Ausgabe Juli 2010
Das Lied von den zwei Pferden
Wie kaum ein anderes Lied verkörpert die Weise "Die zwei Pferde des Dschingis Khan" die Geschichte und den Paradigmenwechsel des mongolischen Volkes. Auch für die Sängerin Urna, die in der Inneren Mongolei geboren wurde, wird das Lied zum Prüfstein ihrer kulturellen Identität, hatte sie doch ihrer verstorbenen Großmutter versprochen, die alte Pferdekopfgeige der Familie in die Heimat zurückzubringen, um der zerstörten Geige, von der nur noch Kopf und Hals erhalten blieben, einen neuen Körper zu geben.
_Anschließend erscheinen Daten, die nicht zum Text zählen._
===== src/rtl/fnd_pkg.sv =====
// Shared constants, conversion-state type and seven-segment decoding for
// the APB seven-segment scan controller.
package fnd_pkg;

  localparam logic [1:0] ADDR_FCR = 2'd0;
  localparam logic [1:0] ADDR_FDR = 2'd1;
  localparam logic [1:0] ADDR_FPR = 2'd2;
  localparam logic [1:0] ADDR_FSR = 2'd3;

  localparam int FCR_EN    = 0;
  localparam int FCR_HEX   = 1;
  localparam int FCR_LZB   = 2;
  localparam int FCR_BLINK = 3;

  typedef enum logic [1:0] {
    CONV_IDLE  = 2'd0,
    CONV_SHIFT = 2'd1,
    CONV_LOAD  = 2'd2
  } conv_state_e;

  // Segment patterns are {g..a}, active-low.
  localparam logic [6:0] SEG_DASH  = 7'h3F;
  localparam logic [6:0] SEG_BLANK = 7'h7F;

  function automatic logic [6:0] seg7(input logic [3:0] nib);
    logic [6:0] s;
    case (nib)
      4'h0: s = 7'h40;
      4'h1: s = 7'h79;
      4'h2: s = 7'h24;
      4'h3: s = 7'h30;
      4'h4: s = 7'h19;
      4'h5: s = 7'h12;
      4'h6: s = 7'h02;
      4'h7: s = 7'h78;
      4'h8: s = 7'h00;
      4'h9: s = 7'h10;
      4'hA: s = 7'h08;
      4'hB: s = 7'h03;
      4'hC: s = 7'h46;
      4'hD: s = 7'h21;
      4'hE: s = 7'h06;
      default: s = 7'h0E;
    endcase
    return s;
  endfunction

  function automatic logic [63:0] pow10(input int n);
    logic [63:0] r;
    r = 64'd1;
    for (int i = 0; i < n; i++) r = r * 64'd10;
    return r;
  endfunction

endpackage


===== src/rtl/fnd_bin2bcd.sv =====
// Iterative double-dabble: one add-3/shift step per cycle for DATA_W cycles
// after i_start; o_done marks the cycle whose edge performs the last step.
module fnd_bin2bcd #(
  parameter int DATA_W     = 14,
  parameter int NUM_DIGITS = 4
) (
  input  logic                    i_clk,
  input  logic                    i_rst,
  input  logic                    i_start,
  input  logic [DATA_W-1:0]       i_value,
  output logic                    o_busy,
  output logic                    o_done,
  output logic [4*NUM_DIGITS-1:0] o_bcd
);
  localparam int NIB_W = 4 * NUM_DIGITS;
  localparam int CNT_W = $clog2(DATA_W + 1);

  logic [DATA_W-1:0] r_bin;
  logic [NIB_W-1:0]  r_bcd;
  logic [CNT_W-1:0]  r_cnt;
  logic [NIB_W-1:0]  w_adj;

  always_comb begin
    w_adj = r_bcd;
    for (int i = 0; i < NUM_DIGITS; i++) begin
      if (r_bcd[4*i +: 4] >= 4'd5) w_adj[4*i +: 4] = r_bcd[4*i +: 4] + 4'd3;
    end
  end

  always_ff @(posedge i_clk) begin
    if (i_rst) begin
      r_bin <= '0;
      r_bcd <= '0;
      r_cnt <= '0;
    end else if (i_start) begin
      r_bin <= i_value;
      r_bcd <= '0;
      r_cnt <= CNT_W'(DATA_W);
    end else if (r_cnt != '0) begin
      r_bcd <= {w_adj[NIB_W-2:0], r_bin[DATA_W-1]};
      r_bin <= r_bin << 1;
      r_cnt <= r_cnt - 1'b1;
    end
  end

  assign o_busy = (r_cnt != '0);
  assign o_done = (r_cnt == CNT_W'(1));
  assign o_bcd  = r_bcd;

endmodule


===== src/rtl/apb_fnd_scan_ctrl.sv =====
// APB seven-segment controller: register file, conversion sequencing,
// scan divider/blink and registered digit/segment drive.
module apb_fnd_scan_ctrl #(
  parameter int NUM_DIGITS = 4,
  parameter int DATA_W     = 14,
  parameter int TICK_DIV   = 100_000,
  parameter int BLINK_DIV  = 250
) (
  input  logic                  PCLK,
  input  logic                  PRESET,
  input  logic [3:0]            PADDR,
  input  logic [31:0]           PWDATA,
  input  logic                  PWRITE,
  input  logic                  PENABLE,
  input  logic                  PSEL,
  output logic [31:0]           PRDATA,
  output logic                  PREADY,
  output logic [NUM_DIGITS-1:0] fnd_comm,
  output logic [7:0]            fnd_font
);
  import fnd_pkg::*;

  localparam int NIB_W  = 4 * NUM_DIGITS;
  localparam int IDX_W  = (NUM_DIGITS > 1) ? $clog2(NUM_DIGITS) : 1;
  localparam int DIV_W  = $clog2(TICK_DIV);
  localparam int BCNT_W = (BLINK_DIV > 1) ? $clog2(BLINK_DIV) : 1;
  localparam logic [63:0] DEC_MAX = pow10(NUM_DIGITS) - 64'd1;

  logic [3:0]            r_fcr;
  logic [DATA_W-1:0]     r_fdr;
  logic [NUM_DIGITS-1:0] r_fpr;
  logic [31:0]           r_prdata;
  logic                  r_pready;
  logic                  r_trig;
  conv_state_e           r_state;
  logic [NIB_W-1:0]      r_buf;
  logic                  r_ovf;
  logic [DIV_W-1:0]      r_div;
  logic [IDX_W-1:0]      r_idx;
  logic [BCNT_W-1:0]     r_bcnt;
  logic                  r_blink_ph;
  logic [NUM_DIGITS-1:0] r_comm;
  logic [7:0]            r_font;

  logic                  w_access, w_wr, w_rd, w_busy, w_tick, w_lit, w_lz, w_ovf;
  logic                  w_eng_start, w_eng_busy, w_eng_done, w_unused_bits;
  logic [1:0]            w_sel;
  logic [31:0]           w_rdata;
  logic [63:0]           w_fdr64;
  logic [NIB_W-1:0]      w_hex_val, w_eng_bcd, w_upper;
  logic [3:0]            w_nib;
  logic [6:0]            w_seg;

  // Handshake: a transfer commits on the edge where PSEL & PENABLE are high
  // and PREADY is still low; PREADY is high for exactly the following cycle.
  assign w_access      = PSEL & PENABLE & ~r_pready;
  assign w_wr          = w_access & PWRITE;
  assign w_rd          = w_access & ~PWRITE;
  assign w_sel         = PADDR[3:2];
  assign w_busy        = (r_state != CONV_IDLE);
  assign w_unused_bits = ^{PADDR[1:0], PWDATA};

  always_comb begin
    w_rdata = '0;
    case (w_sel)
      ADDR_FCR: w_rdata[3:0]            = r_fcr;
      ADDR_FDR: w_rdata[DATA_W-1:0]     = r_fdr;
      ADDR_FPR: w_rdata[NUM_DIGITS-1:0] = r_fpr;
      default:  w_rdata[1:0]            = {r_ovf, w_busy};
    endcase
  end

  always_ff @(posedge PCLK) begin
    if (PRESET) begin
      r_fcr    <= '0;
      r_fdr    <= '0;
      r_fpr    <= '0;
      r_prdata <= '0;
      r_pready <= 1'b0;
      r_trig   <= 1'b0;
    end else begin
      r_pready <= w_access;
      r_trig   <= w_wr && ((w_sel == ADDR_FDR) ||
                  (w_sel == ADDR_FCR && PWDATA[FCR_HEX] != r_fcr[FCR_HEX]));
      if (w_rd) r_prdata <= w_rdata;
      if (w_wr) begin
        case (w_sel)
          ADDR_FCR: r_fcr <= PWDATA[3:0];
          ADDR_FDR: r_fdr <= PWDATA[DATA_W-1:0];
          ADDR_FPR: r_fpr <= PWDATA[NUM_DIGITS-1:0];
          default: ;
        endcase
      end
    end
  end

  assign w_eng_start = r_trig & ~r_fcr[FCR_HEX];

  fnd_bin2bcd #(
    .DATA_W     (DATA_W),
    .NUM_DIGITS (NUM_DIGITS)
  ) u_bin2bcd (
    .i_clk   (PCLK),
    .i_rst   (PRESET),
    .i_start (w_eng_start),
    .i_value (r_fdr),
    .o_busy  (w_eng_busy),
    .o_done  (w_eng_done),
    .o_bcd   (w_eng_bcd)
  );

  assign w_fdr64   = 64'(r_fdr);
  assign w_hex_val = w_fdr64[NIB_W-1:0];
  assign w_ovf     = r_fcr[FCR_HEX] ? ((w_fdr64 >> NIB_W) != 64'd0) : (w_fdr64 > DEC_MAX);

  // A pending trigger always wins, so a restart discards a half-done conversion.
  always_ff @(posedge PCLK) begin
    if (PRESET) begin
      r_state <= CONV_IDLE;
      r_buf   <= '0;
      r_ovf   <= 1'b0;
    end else if (r_trig) begin
      r_state <= r_fcr[FCR_HEX] ? CONV_LOAD : CONV_SHIFT;
    end else begin
      case (r_state)
        CONV_SHIFT: if (w_eng_done || !w_eng_busy) r_state <= CONV_LOAD;
        CONV_LOAD: begin
          r_buf   <= r_fcr[FCR_HEX] ? w_hex_val : w_eng_bcd;
          r_ovf   <= w_ovf;
          r_state <= CONV_IDLE;
        end
        default: r_state <= CONV_IDLE;
      endcase
    end
  end

  assign w_tick = (r_div == DIV_W'(TICK_DIV - 1));

  always_ff @(posedge PCLK) begin
    if (PRESET) begin
      r_div      <= '0;
      r_idx      <= '0;
      r_bcnt     <= '0;
      r_blink_ph <= 1'b0;
    end else begin
      r_div <= w_tick ? '0 : r_div + 1'b1;
      if (w_tick) begin
        r_idx <= (r_idx == IDX_W'(NUM_DIGITS - 1)) ? '0 : r_idx + 1'b1;
        if (r_bcnt == BCNT_W'(BLINK_DIV - 1)) begin
          r_bcnt     <= '0;
          r_blink_ph <= ~r_blink_ph;
        end else begin
          r_bcnt <= r_bcnt + 1'b1;
        end
      end
    end
  end

  // Blink phase 0 is the lit half.
  assign w_lit   = r_fcr[FCR_EN] & (~r_fcr[FCR_BLINK] | ~r_blink_ph);
  assign w_nib   = r_buf[4*r_idx +: 4];
  assign w_upper = r_buf >> (4 * r_idx);
  assign w_lz    = r_fcr[FCR_LZB] && (r_idx != '0) && (w_upper == '0);
  assign w_seg   = r_ovf ? SEG_DASH : (w_lz ? SEG_BLANK : seg7(w_nib));

  always_ff @(posedge PCLK) begin
    if (PRESET) begin
      r_comm <= '1;
      r_font <= 8'hFF;
    end else begin
      r_comm <= w_lit ? ~(NUM_DIGITS'(1) << r_idx) : '1;
      r_font <= w_lit ? {~r_fpr[r_idx], w_seg} : 8'hFF;
    end
  end

  assign PRDATA   = r_prdata;
  assign PREADY   = r_pready;
  assign fnd_comm = r_comm;
  assign fnd_font = r_font;

endmodule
Auf dem Hals waren die Strophen des volkstümlichen Liedes eingraviert.
Während der dunklen Zeit der chinesischen Kulturrevolution schaffte es Urnas Großmutter nicht, die Pferdekopfgeige zu retten, nur ein Fragment des Instruments und des Heldenlieds konnten vor der Zerstörung gerettet werden.
Nun ist es an der Zeit, das gegebene Versprechen einzulösen. Urna reist zunächst nach Ulaanbaatar, um ein berühmtes Pferdekopfgeigen-Ensemble zu treffen. Doch ihre Erwartung wird enttäuscht. Danach sucht Urna den Pferdkopfgeigenbauer Hicheengui auf, der den alten Geigenkopf begutachtet. Er kann das Familienerbstück restaurieren und der Geige einen neuen Körper bauen. Schließlich findet sie Zuflucht bei einem Pferdezüchter, der ihr Rosshaar, neue Saiten, für die alt-neue Geige schenkt.
Teils Reisebericht, teils Porträt der Sängerin Urna Chahar-Tugchi, verbindet der Film Impressionen vom Dasein mongolischer Steppenbewohner inmitten malerischer Naturkulissen mit Musikaufnahmen und Bildern vom Wiederaufbau einer zerbrochenen traditionellen Pferdekopfgeige, die hier zum Symbol für die Spaltung des mongolischen Volkes wird.